Sam: I was controlling my breathing, not practicing doubting meditation
—- Sharing on the 2-day retreat (2R6), 2014/10/04 to 2014/ 10/05
I did not have profound doubt in this 2-day retreat, but I found I have some small physical movements which I was not aware before.
I found that I hunched after a couple of sitting sessions. Hunchback would cause uncomfortable feelings in spine and chest, so I always correct my posture whether intentionally or unintentionally while sitting sessions. But this time, the teacher did not allow us to correct our postures, so I paid more attention to my waist to avoid hunchback. I found that the hunch is not a short and single movement but a process of slow movements. So I let myself experience the process of becoming hunch step by step and then the strengthen-up. I also found that if I was capable of being aware of the “beginning” of this spine movement, I could easily to adjust my spine to its correct position. It is just like our “wandering thoughts”. Every time when I found my wandering thoughts, I had already involved and played in the drama for a long while. If I could be aware of my wandering thought right at the first moment, I would not develop the following wandering thoughts.
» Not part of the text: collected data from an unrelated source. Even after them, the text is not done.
Context: an optimization exercise on an open-source flow, tuned for small area, a short achievable clock period and few clock cycles per item. The choices shown serve that exercise and are no tape-out recipe. At most, simulation tests tie the RTL to the original design; equivalence was not proved. No activity file was given, so power comes from the tool's default toggle rates.

## cptv_decoder
module cptv_decoder (
    input  wire        clk,
    input  wire        rst,           
    input  wire        cmd_valid,
    output wire        cmd_ready,
    input  wire [4:0]  cmd_width,     
    input  wire [15:0] cmd_count,     
    input  wire        cmd_hist,      
    output reg         cmd_err,       
    input  wire        in_valid,
    output wire        in_ready,
    input  wire [31:0] in_data,
    input  wire        h_valid,
    output wire        h_ready,
    input  wire [15:0] h_data,
    output reg         out_valid,
    input  wire        out_ready,
    output reg  [15:0] out_data,
    output reg         out_last
);
    reg        idle;          
    reg        hist;
    reg [3:0]  wm1;           
    reg [15:0] sl;            
    reg [31:0] w0, w1;        
    reg        v0, v1;
    reg [4:0]  p;             
    reg        in_rdy;
    reg [15:0] rr;            
    reg        r_valid, r_last;
    reg [15:0] acc;           
    reg        a_valid, a_last;
    reg [15:0] hb;            
    reg        hbv;
    reg        h_rdy;
    reg        sk_valid;      
    reg [15:0] sk_data;
    reg        sk_last;
    assign cmd_ready = idle;
  ...
==> flow/config.mk <==
export PLATFORM = sky130hd
export DESIGN_NAME = cptv_decoder
export DESIGN_NICKNAME = cptv_decoder
export VERILOG_FILES = /design/flow/design.v
export SDC_FILE = /design/flow/constraint.sdc
export NUM_CORES = 4
export LEC_CHECK = 0
export CAP_MARGIN = 20
export CORE_MARGIN = 2
export CORE_UTILIZATION = 40
export SETUP_SLACK_MARGIN = 4.2
export SLEW_MARGIN = 20
==> flow/constraint.sdc <==
create_clock -name core_clock -period 7.0 [get_ports {clk}]
set_input_delay 1.4000 -clock core_clock [delete_from_list [all_inputs] [get_ports {clk}]]
set_output_delay 1.4000 -clock core_clock [all_outputs]
set_load 0.01 [all_outputs]
run.sh (not shown) runs the stock make flow with config.mk's settings and CLKGATE_MAP_FILE= SYNTH_SCRIPT=/design/flow/synth_recipe.tcl, a recipe that flattens the netlist after the stock synthesis.
The baseline produced a clean layout.
==> next run, changes <==
--- a/flow/config.mk
+++ b/flow/config.mk
@@ -6,7 +6,8 @@
 export NUM_CORES = 4
 export LEC_CHECK = 0
+export ABC_CLOCK_PERIOD_IN_PS = 2500
 export CAP_MARGIN = 20
 export CORE_MARGIN = 2
 export CORE_UTILIZATION = 40
-export SETUP_SLACK_MARGIN = 4.2
+export SETUP_SLACK_MARGIN = 4.5
 export SLEW_MARGIN = 20
Non-clock buffer count is higher by 27.
Design area is higher by 3.4%.
Final cell count is higher by 1.8%.
Wire length is higher by 1.6%.
Power is higher by 1.8%.
Sequential share of layout area is lower by 1.1 points.
Combinational power is higher by 4.8%.
Register-to-register slack gets worse by 20 ps.
No functional check of the RTL was part of any run of this note.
I suffered from a migraine in the first day, and that also caused a deep pain around my eye sockets in the first day. Usually in sitting, I feel my body united as one without any physical burden. It was until that session, I found I would close my eyelids and push my eyeballs intensively, and this movement was like a sign to preparing into a more concentrated state. But in the first day once I pushed my eyeballs with my eyelids, I felt my migraine symptom became worse because of my migraine. So every time when I was unintentionally performing this small eyelid movement, I had to remind myself to relax my eyeballs, and it was just a fake movement.
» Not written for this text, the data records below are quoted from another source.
Source: an optimization exercise on an open RTL-to-GDS flow (aim: small area, a short achievable clock period and few clock cycles). Production flows keep margins and buffers that such runs may drop. RTL that was checked went through simulation tests only; none was proved equivalent to the original. Power and IR drop assume default switching activity.

==> module bhx_stream, before the edit <==
module bhx_stream (
    input  wire        clk,
    input  wire        rst,
    input  wire        start,
    input  wire [2:0]  op,
    input  wire [23:0] len,
    input  wire [23:0] base,
    input  wire [23:0] cap,
    output wire        busy,
    input  wire        in_valid,
    input  wire [7:0]  in_data,
    output wire        in_ready,
    output wire        out_valid,
    output wire [7:0]  out_data,
    input  wire        out_ready,
    output reg         done,
    output reg  [4:0]  err_code,
    output wire [2:0]  err_stage,
    output reg  [23:0] err_pos,
    output reg  [7:0]  err_detail,
    output reg  [23:0] out_len
);
    localparam E_INVCHAR = 5'h03;
    localparam E_BADCMD  = 5'h10;
    localparam E_BADLEN  = 5'h11;
    reg        run;
    reg        six;       
    reg        rle;       
    reg        ir;        
    reg [22:0] rem;       
    reg        in_end;    
    reg        iv0;       
    reg [7:0]  id0;
    reg [23:0] ipos;      
    reg [23:0] capl;      
    reg        full;      
    reg [2:0]  kc;        
    reg [5:0]  lo;        
    reg        tv, tv1;   
    reg [7:0]  td;        
    reg [7:0]  td1;
    reg        t_esc, t_esc1;       
    reg        t_small, t_small1;   
    reg        ov;        
    reg [7:0]  od;        
    wire sx_err  = err_code[1] & err_code[0];
    wire any_err = err_code[1] | err_code[2];
    wire accept  = start && !run;
    wire take    = in_valid && ir;
    wire room    = !ov || out_ready;     
    wire ph0     = (kc[1:0] == 2'd0);
    wire in_done = in_end && !iv0;       
    wire       flush = six && in_done && (kc != 3'd0) && !sx_err;
    wire       is_alpha, is_ws;
    wire [5:0] sx_val;
    wire [7:0] sx_byte;
    bhx_sixbit u_six (
        .c      (id0),
        .zero   (in_done),
        .ph     (kc[1:0]),
        .lo     (lo),
        .alpha  (is_alpha),
        .ws     (is_ws),
        .val    (sx_val),
        .byte_o (sx_byte)
    );
    wire       rl_take, rl_emit, rl_tinc1, rl_tinc2, rl_ev, rl_st;
    wire [1:0] rl_osel;
    wire [4:0] rl_code;
    wire       src_done = in_done && (!six || kc == 3'd0);
    wire       rl_en    = run && rle && !any_err;
    bhx_rle u_rle (
        .clk      (clk),
        .clear    (accept),
        .en       (rl_en),
        .tv       (tv),
        .td       (td),
        .t_esc    (t_esc),
        .t_small  (t_small),
        .full     (full),
        .o_free   (room),
        .src_done (src_done),
        .take     (rl_take),
        .emit     (rl_emit),
        .osel     (rl_osel),
        .tinc1    (rl_tinc1),
        .tinc2    (rl_tinc2),
        .err      (rl_ev),
        .ecode    (rl_code),
        .busy     (rl_st)
    );
    wire emit   = rle ? rl_emit : (tv && room && !sx_err);
    wire t_pop  = tv && (any_err || (rle ? rl_take : room));
    wire t_free = !tv1;                  
    wire i_pop    = iv0 && (sx_err || t_free || (six && ph0));
    wire ch_take  = i_pop && six && !sx_err;
    wire ch_alpha = ch_take && is_alpha;
    wire ch_bad   = ch_take && !is_alpha && !is_ws;
    wire fl_step  = flush && (ph0 || t_free);
    wire sx_adv   = ch_alpha || fl_step;
    wire push     = six ? (sx_adv && !ph0) : i_pop;    
    wire [7:0] nt = six ? sx_byte : id0;
    wire       in_end_n = take ? (rem == 23'd1) : in_end;
    wire       iv0_n    = take || (iv0 && !i_pop);
    wire       t_shift  = (t_pop && tv1) || (!tv1 && tv && !t_pop);
    wire       tv1_n    = !ch_bad && (t_shift ? push : tv1);
    wire [2:0] kc_n     = sx_adv ? kc + 3'd1 : kc;
    wire       ir_n     = !in_end_n &&
                          (!iv0_n || sx_err || ch_bad || !tv1_n || (six && kc_n[1:0] == 2'd0));
    reg [7:0] nb;
    always @(*) begin
        case (rle ? rl_osel : 2'd0)
            2'd0:    nb = td;
            2'd1:    nb = 8'h90;
            default: nb = od;
        endcase
    end
    wire [22:0] tpos_up = err_pos[23:1] + 23'd1;
    wire finish = run && in_done &&
                  (any_err || (src_done && !tv && !(rle && rl_st) && room));
    assign busy       = run;
    assign in_ready   = ir;
    assign out_valid  = ov;
    assign out_data   = od;
    assign err_stage  = {1'b0, err_code[1] | err_code[2],
                         err_code[2] | (err_code[4] & err_code[1])};
    always @(posedge clk) begin
        if (rst) begin
            run  <= 1'b0;
            done <= 1'b0;
            ir   <= 1'b0;
            ov   <= 1'b0;
        end else if (accept) begin
            six        <= op[0];
            rle        <= op[1];
            rem        <= len[22:0];
            in_end     <= (len == 24'd0);
            ipos       <= base;
            capl       <= cap;
            full       <= (cap == 24'd0);
            kc         <= 3'd0;
            iv0        <= 1'b0;
            tv         <= 1'b0;
            tv1        <= 1'b0;
            ov         <= 1'b0;
            out_len    <= 24'd0;
            err_pos    <= 24'd0;
            err_code   <= 5'd0;
            err_detail <= 8'd0;
            ir         <= 1'b0;
            if (op == 3'd0 || op > 3'd3) begin
                done     <= 1'b1;
                err_code <= E_BADCMD;
                err_detail <= {5'd0, op};
            end else if (len > 24'h40_0000) begin
                done     <= 1'b1;
                err_code <= E_BADLEN;
                err_pos  <= len;
            end else begin
                done <= 1'b0;
                run  <= 1'b1;
                ir   <= (len != 24'd0);
            end
        end else if (run) begin
            ir <= ir_n;
            if (take) begin
                rem    <= rem - 23'd1;
                in_end <= (rem == 23'd1);
            end
            if (i_pop)
                ipos <= ipos + 24'd1;
            iv0 <= iv0_n;
            if (take)
                id0 <= in_data;
            if (sx_adv) begin
                kc <= kc + 3'd1;
                lo <= sx_val;
            end
            if (t_pop && tv1) begin
                tv      <= 1'b1;
                td      <= td1;
                t_esc   <= t_esc1;
                t_small <= t_small1;
            end else if (t_pop || !tv) begin
                tv <= push;
                if (push) begin
                    td      <= nt;
                    t_esc   <= (nt == 8'h90);
                    t_small <= (nt[7:2] == 6'd0);
                end
            end
            if (t_shift) begin
                tv1 <= push;
                if (push) begin
                    td1      <= nt;
                    t_esc1   <= (nt == 8'h90);
                    t_small1 <= (nt[7:2] == 6'd0);
                end
            end
            if (room)
                ov <= emit;
            if (emit)
                od <= nb;
            if (emit) begin
                out_len <= out_len + 24'd1;
                capl    <= capl - 24'd1;
                full    <= (capl == 24'd1);
            end
            if (ch_bad) begin
                err_code <= E_INVCHAR;
                err_pos  <= ipos;
                err_detail <= id0;
                tv       <= 1'b0;
                tv1      <= 1'b0;
            end else if (rl_ev) begin
                err_code <= rl_code;
            end else if (rl_tinc1 | rl_tinc2) begin
                err_pos <= {(rl_tinc2 | err_pos[0]) ? tpos_up : err_pos[23:1], err_pos[0] ^ rl_tinc1};
            end
            if (finish) begin
                run  <= 1'b0;
                done <= 1'b1;
                ir   <= 1'b0;
                ov   <= 1'b0;
                    if (!any_err)
                    err_pos <= 24'd0;
                else
                    out_len <= 24'd0;
            end
        end
    end
endmodule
During the session break in the second morning, the teacher asked me about my practice. While I was thinking about how to describe it, the teacher told my situation precisely. I had nothing to say but “Thanks” then went back to my sitting. The teacher told me that I was controlling my breathing, not practicing doubting meditation. ” I did not quite understand right at the moment but when I returned to my meditation, I realized it. Every time when I woke up from my drowsiness or wandering thoughts, and tried to “get back on the horse” to continue my practice, I would take a deep and big breath. It was like taking three deep breaths to reduce the stress before standing on stage to make a presentation, taught by my school teacher when I was a pupil. I focused on my breathing, and asked “what is no self?” when each time I took a breath. In this way, I could focus on my breathing and not following my wandering thoughts. But I was not practicing the method of doubting meditation, instead, breathing meditation. I was chanting “what is no self”, like counting breaths, repeating the slogan, or chanting the phrase.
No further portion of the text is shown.